Just like I was. And still am now sometimes, even at a ripe 29. 

But before we finish this story, I want to share others, Gospel accounts, according to an Xbox user named ObiwanCalobi182. Formerly known as killerkeller23. 


killerkeller23 was a far different animal than ObiwanCalobi182. Introverted with introverted tendencies, freshly christened with an Xbox as opposed to his home PlayStation, and equally laced with angst, sadness, and confusion. What the dictionary calls melancholy. Anyway, this keller fellow wanted the sniper. 

For non gaming types, I’ll make what’s normally gibberish and use layman’s terms. The sniper is what cool kids want. It’s the gun that gets you cool highlights. It’s the status that either makes you or breaks you in the gaming world. You’re either the dopest player online or the chump who’s making everyone else lose.

In other words, killerkeller23 didn’t want to be like the real life guy that was shy, unliked, unpopular, and insanely insecure.

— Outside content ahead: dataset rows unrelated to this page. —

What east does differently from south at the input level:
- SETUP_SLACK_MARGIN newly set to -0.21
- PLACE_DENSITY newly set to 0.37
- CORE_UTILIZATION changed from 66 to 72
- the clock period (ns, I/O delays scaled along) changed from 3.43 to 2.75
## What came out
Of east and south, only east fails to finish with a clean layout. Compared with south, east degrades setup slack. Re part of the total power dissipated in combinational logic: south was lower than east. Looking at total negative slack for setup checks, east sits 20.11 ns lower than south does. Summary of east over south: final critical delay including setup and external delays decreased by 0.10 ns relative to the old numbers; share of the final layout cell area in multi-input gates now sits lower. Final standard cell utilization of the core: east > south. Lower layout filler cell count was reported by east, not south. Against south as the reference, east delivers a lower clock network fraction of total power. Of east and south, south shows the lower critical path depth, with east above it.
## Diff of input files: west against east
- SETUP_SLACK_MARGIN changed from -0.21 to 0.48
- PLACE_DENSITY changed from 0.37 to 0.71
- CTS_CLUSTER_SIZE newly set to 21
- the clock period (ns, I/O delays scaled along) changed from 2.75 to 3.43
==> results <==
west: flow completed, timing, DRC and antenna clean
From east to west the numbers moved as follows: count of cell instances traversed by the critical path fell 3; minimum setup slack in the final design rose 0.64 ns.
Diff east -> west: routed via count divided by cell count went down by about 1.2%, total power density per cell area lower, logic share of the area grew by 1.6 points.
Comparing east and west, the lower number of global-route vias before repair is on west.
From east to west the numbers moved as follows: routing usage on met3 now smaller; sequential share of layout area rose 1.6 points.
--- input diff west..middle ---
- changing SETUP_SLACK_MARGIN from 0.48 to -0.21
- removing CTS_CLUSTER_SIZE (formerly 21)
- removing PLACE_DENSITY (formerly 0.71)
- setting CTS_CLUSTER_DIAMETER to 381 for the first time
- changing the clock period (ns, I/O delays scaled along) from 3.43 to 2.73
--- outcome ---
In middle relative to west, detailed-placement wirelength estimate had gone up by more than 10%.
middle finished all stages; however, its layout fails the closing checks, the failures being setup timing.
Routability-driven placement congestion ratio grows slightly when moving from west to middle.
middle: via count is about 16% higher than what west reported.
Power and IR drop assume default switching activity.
Design labyrinth_car, start of the top module:
module labyrinth_car
(
	input  		 clk	,
	input  		 rst	,	 
	input  		 echoR,
	input  		 echoL,
	input  		 echoM,
	output 		 trigR,	 
	output 		 trigL,
	output 		 trigM,
	output 		 Tx	,
	output [3:0] motors_PWM,
	output 		 led,
	output 		 buzzer
);
make LEC_CHECK=0 CAP_MARGIN=35 CELL_PAD_IN_SITES_DETAIL_PLACEMENT=1 CELL_PAD_IN_SITES_GLOBAL_PLACEMENT=3 CORE_ASPECT_RATIO=1.12 CORE_MARGIN=2 CORE_UTILIZATION=46 GPL_TIMING_DRIVEN=1 PLACE_DENSITY_LB_ADDON=0.15 SLEW_MARGIN=20 TNS_END_PERCENT=65 finish   # period 3.82 ns
run.sh (not shown) runs the stock make flow with config.mk's settings and CLKGATE_MAP_FILE=.
The starting point ended with an error in global placement without I/O (3_1_place_gp_skip_io) on FLW-0024.
Change:
==> flow/config.mk (replaced) <==
export PLATFORM = sky130hd
export DESIGN_NAME = labyrinth_car
export DESIGN_NICKNAME = labyrinth_car
export VERILOG_FILES = /design/flow/design.v
export SDC_FILE = /design/flow/constraint.sdc
export NUM_CORES = 4
export LEC_CHECK = 0
export CAP_MARGIN = 20
export CORE_MARGIN = 2
export CORE_UTILIZATION = 40
export SLEW_MARGIN = 20
==> flow/constraint.sdc (replaced) <==
create_clock -name core_clock -period 10.0 [get_ports {clk}]
set_input_delay 2.0000 -clock core_clock [delete_from_list [all_inputs] [get_ports {clk}]]
set_output_delay 2.0000 -clock core_clock [all_outputs]
set_load 0.01 [all_outputs]
What happened:
- The changed run finished with timing, DRC and antenna clean
- synthesized cell count does not change
- die size is higher by 15%
- synthesized area stays the same
Change:
--- a/flow/config.mk
+++ b/flow/config.mk
@@ -8,4 +8,4 @@
 export CAP_MARGIN = 20
 export CORE_MARGIN = 2
-export CORE_UTILIZATION = 40
+export CORE_UTILIZATION = 67
 export SLEW_MARGIN = 20
==> flow/constraint.sdc (replaced) <==
create_clock -name core_clock -period 6.74 [get_ports {clk}]
set_input_delay 1.3480 -clock core_clock [delete_from_list [all_inputs] [get_ports {clk}]]
set_output_delay 1.3480 -clock core_clock [all_outputs]
set_load 0.01 [all_outputs]
Wire length drops by a few percent.
Maximum frequency came out higher slightly.
Design area came out lower by a few percent.
First-iteration DRC count went down by a few percent.
Worst setup slack is worse by 3.2 ns.
Power climbs by well over a third.
Global-route usage increases by 11 points.
Utilization came out higher by 29 points.
Sequential share of layout area is higher by 0.64 points.
Clock skew goes up by 0.0077 ns.
Change:
--- a/flow/config.mk
+++ b/flow/config.mk
@@ -8,4 +8,5 @@
 export CAP_MARGIN = 20
 export CORE_MARGIN = 2
-export CORE_UTILIZATION = 67
+export CORE_UTILIZATION = 72
+export CTS_CLUSTER_SIZE = 32
 export SLEW_MARGIN = 20
==> flow/constraint.sdc (replaced) <==
create_clock -name core_clock -period 7.77 [get_ports {clk}]
set_input_delay 1.5540 -clock core_clock [delete_from_list [all_inputs] [get_ports {clk}]]
set_output_delay 1.5540 -clock core_clock [all_outputs]
set_load 0.01 [all_outputs]
What happened: The new run completed without violations; total power shrinks by 13%; non-clock buffer count shrinks by 1; sequential power shrinks by 13%; global-route usage grows by 1.4 points; hold slack gets worse by 0.022 ns; clock skew shrinks by 0.0067 ns; worst setup slack gets better by 0.88 ns.

========
== v17 ==
labyrinth_car again, from the RTL that the note above started with.
## labyrinth_car
module labyrinth_car
(
	input  		 clk	,
	input  		 rst	,	 
	input  		 echoR,
	input  		 echoL,
	input  		 echoM,
	output 		 trigR,	 
	output 		 trigL,
	output 		 trigM,
	output 		 Tx	,
	output [3:0] motors_PWM,
	output 		 led,
	output 		 buzzer
);
wire [ 7:0] dataTransmit;
wire 			TxEnable 	;
wire [11:0] distanceR	;
wire [11:0] distanceL	;
wire [11:0] distanceM	;
wire 			endR 			;
wire 			endL			;
wire 			endM			;
wire [27:0]	duty			;
UART_Tx UART_Transmitter(
	.i_Clock(clk)        	,
	.i_Reset(rst)        	,
	.i_TX_DV(TxEnable)     	,
	.i_TX_Byte(dataTransmit),
	.o_TX_Serial(Tx) 		,
	.o_TX_Done()
);
algoritamKretanja AK
(
	.clk(clk)		,
	.rst(rst)		,
	.USR(distanceR),
	.USL(distanceL),
	.USM(distanceM),
	.endR(endR)		,
	.endL(endL)		,
	.endM(endM)		,
	.TxEnable(TxEnable)	,
	.TxData(dataTransmit),
	.duty(duty),
	.led(led),
	.buzzer(buzzer)
);
hcsr04 UltrasonicR
(
	.clk(clk)		,
	.rst(rst)		,
	.echoPin(echoR),
	.trigPin(trigR),
	.o_distance(distanceR),
	.M_end(endR)
);
hcsr04 UltrasonicL
(
	.clk(clk)		,
	.rst(rst)		,
	.echoPin(echoL),
	.trigPin(trigL),
	.o_distance(distanceL),
	.M_end(endL)
);
hcsr04 UltrasonicM
(
	.clk(clk)		,
	.rst(rst)		,
	.echoPin(echoM),
	.trigPin(trigM),
	.o_distance(distanceM),
	.M_end(endM)
);
PWM_generator PWM
(
	.clk(clk)	,
	.rst(rst)	,
	.duty(duty)	,
	.IN(motors_PWM)
);
endmodule
make LEC_CHECK=0 ABC_AREA=1 CAP_MARGIN=20 CORE_ASPECT_RATIO=0.9 CORE_MARGIN=2 CORE_UTILIZATION=72 CTS_CLUSTER_DIAMETER=181 GPL_ROUTABILITY_DRIVEN=0 PLACE_DENSITY_LB_ADDON=0.02 SLEW_MARGIN=20 finish   # period 3.96 ns
v17: flow complete, layout not clean; failing: setup timing
#### Input delta (v3 over v17)
# v17
export LEC_CHECK = 0
export ABC_AREA = 1
export CAP_MARGIN = 20
export CORE_ASPECT_RATIO = 0.9
export CORE_MARGIN = 2
export CORE_UTILIZATION = 72
export CTS_CLUSTER_DIAMETER = 181
export GPL_ROUTABILITY_DRIVEN = 0
export PLACE_DENSITY_LB_ADDON = 0.02
export SLEW_MARGIN = 20
create_clock -name core_clock -period 3.96 [get_ports {clk}]
# v3
export LEC_CHECK = 0
export CAP_MARGIN = 20
export CORE_MARGIN = 2
export CORE_UTILIZATION = 72
export SLEW_MARGIN = 20
create_clock -name core_clock -period 8.07 [get_ports {clk}]
--- outcome ---
v3 completed end to end with timing, DRC and antenna clean. The highest achievable clock rate reported for v3 is smaller than that of v17 by about 12%. Cells: v3 has fewer instances than v17. As of v3, synthesized area had fallen slightly compared to v17. Compared with v17, v3 shows a time the final worst path needs with I/O delays and setup that is 0.63 ns higher. Diff v17 -> v3 | post-synthesis share of cell area spent on xor and xnor gates | increase of 1.2 points. Going from v17 to v3, the relative contribution of the clock network to total power was found to have gone up by 0.3 points. Status: area fraction in full adders, half adders and majority gates parity (v17, v3). Compared with v17, v3 shows post-route total power that has gone down by more than half. Clock-pin transition on the worst setup and hold timing paths: v17 vs v3 — no meaningful difference. Re clock tree buffer count of the final layout: v17 was lower than v3.
Changes in v25 relative to v3:
# v3
export LEC_CHECK = 0
export CAP_MARGIN = 20
export CORE_MARGIN = 2
export CORE_UTILIZATION = 72
export SLEW_MARGIN = 20
create_clock -name core_clock -period 8.07 [get_ports {clk}]
# v25
export LEC_CHECK = 0
export CAP_MARGIN = 20
export CORE_MARGIN = 2
export CORE_UTILIZATION = 72
export SETUP_SLACK_MARGIN = 0.64
export SLEW_MARGIN = 20
create_clock -name core_clock -period 4.46 [get_ports {clk}]
==> comparison <==
- In v25 the implementation completed, yet the final layout does not meet the checks, the culprit being setup timing.
- The setup slack of v25 is smaller than that of v3.
- Compared with v3, v25 shows a overall track demand over capacity in global routing that is 1.2 points higher.
- Compared with v3, v25 shows number of logic stages on the critical path including buffering higher by about 10%.
- Comparing portion of the clock cycle consumed by the worst path in the final layout for v3 and v25, the bigger number came from v25.
- Re number of resized instances in the post-cts repair step: v25 is 24 up on v3.
- Per the comparison of v25 with v3, pin slew with the least headroom to its limit shows an increase of 0.11 ns; area after synthesis saw little to no change; via count saw an increase.
What v5 does differently from v25 at the input level:
# v25
export LEC_CHECK = 0
export CAP_MARGIN = 20
export CORE_MARGIN = 2
export CORE_UTILIZATION = 72
export SETUP_SLACK_MARGIN = 0.64
export SLEW_MARGIN = 20
create_clock -name core_clock -period 4.46 [get_ports {clk}]
# v5
export LEC_CHECK = 0
export CAP_MARGIN = 20
export CORE_MARGIN = 2
export CORE_UTILIZATION = 70
export SLEW_MARGIN = 20
create_clock -name core_clock -period 5.16 [get_ports {clk}]
## What came out
- In summary, v5 completed successfully, with a layout that passed the timing, DRC and antenna checks.
- In the metrics for v5 and v25, the one carrying the higher worst slack on hold paths is v5.
- The run showing the greater final critical delay including setup and external delays is v5.
- From v25 to v5 the numbers moved as follows: clock-buffer cell count now larger, clock network fraction of total power grew by 1.1 points.
- Diff v25 -> v5: share of the final layout cell area in multi-input gates has increased; routed wire length on met2 dropped about 6%; share of total power in sequential cells lost 1.0 points; overall power shows a reduction of 12%.
- Delta (v5 minus v25): die outline area shows an increase of about 2.8%; via count shows a reduction of 3.5%.
Power figures rest on the tool's default switching activity, not on a simulated workload.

He wanted to be the dope cool kid. The popular kid. The one everybody liked.

If in the digital world.

But so did Lacrossekid187. The punk stole my sniper! On the second occasion I had the audacity to speak when I usually didn’t, I was further audacious by calling out the stinker on Gears of War. 

“Bro, I want the sniper. You’re getting it every round. Stop hogging it.” 

“If you want it so bad, go get it first.” 

This really grinded my gears, pun intended. But dammit, I did get it the second time. 

Yet now the pressure was on. Lacrossekid187 was decent. Heck, he got three headshots the past two rounds when most dudes got zero. 

I was sweating internally and externally. Profusely. But throwing caution to the wind, I aimed. 

And then I fired. 

I got three headshots that round. I felt ten feet tall. Eleven when Lacrossekid187 said “good shots, man.” 

I could’ve rubbed it in. I really wanted to rub it in. But I really wanted a friend more than that. Even if it was just over a headset. 

“Thanks, man. You can have it next round,” I said it with equal parts kindness and swag.

“Really? Thanks bro. That’s super nice. You’re really good, man. Let’s add each other at the end of this game.” 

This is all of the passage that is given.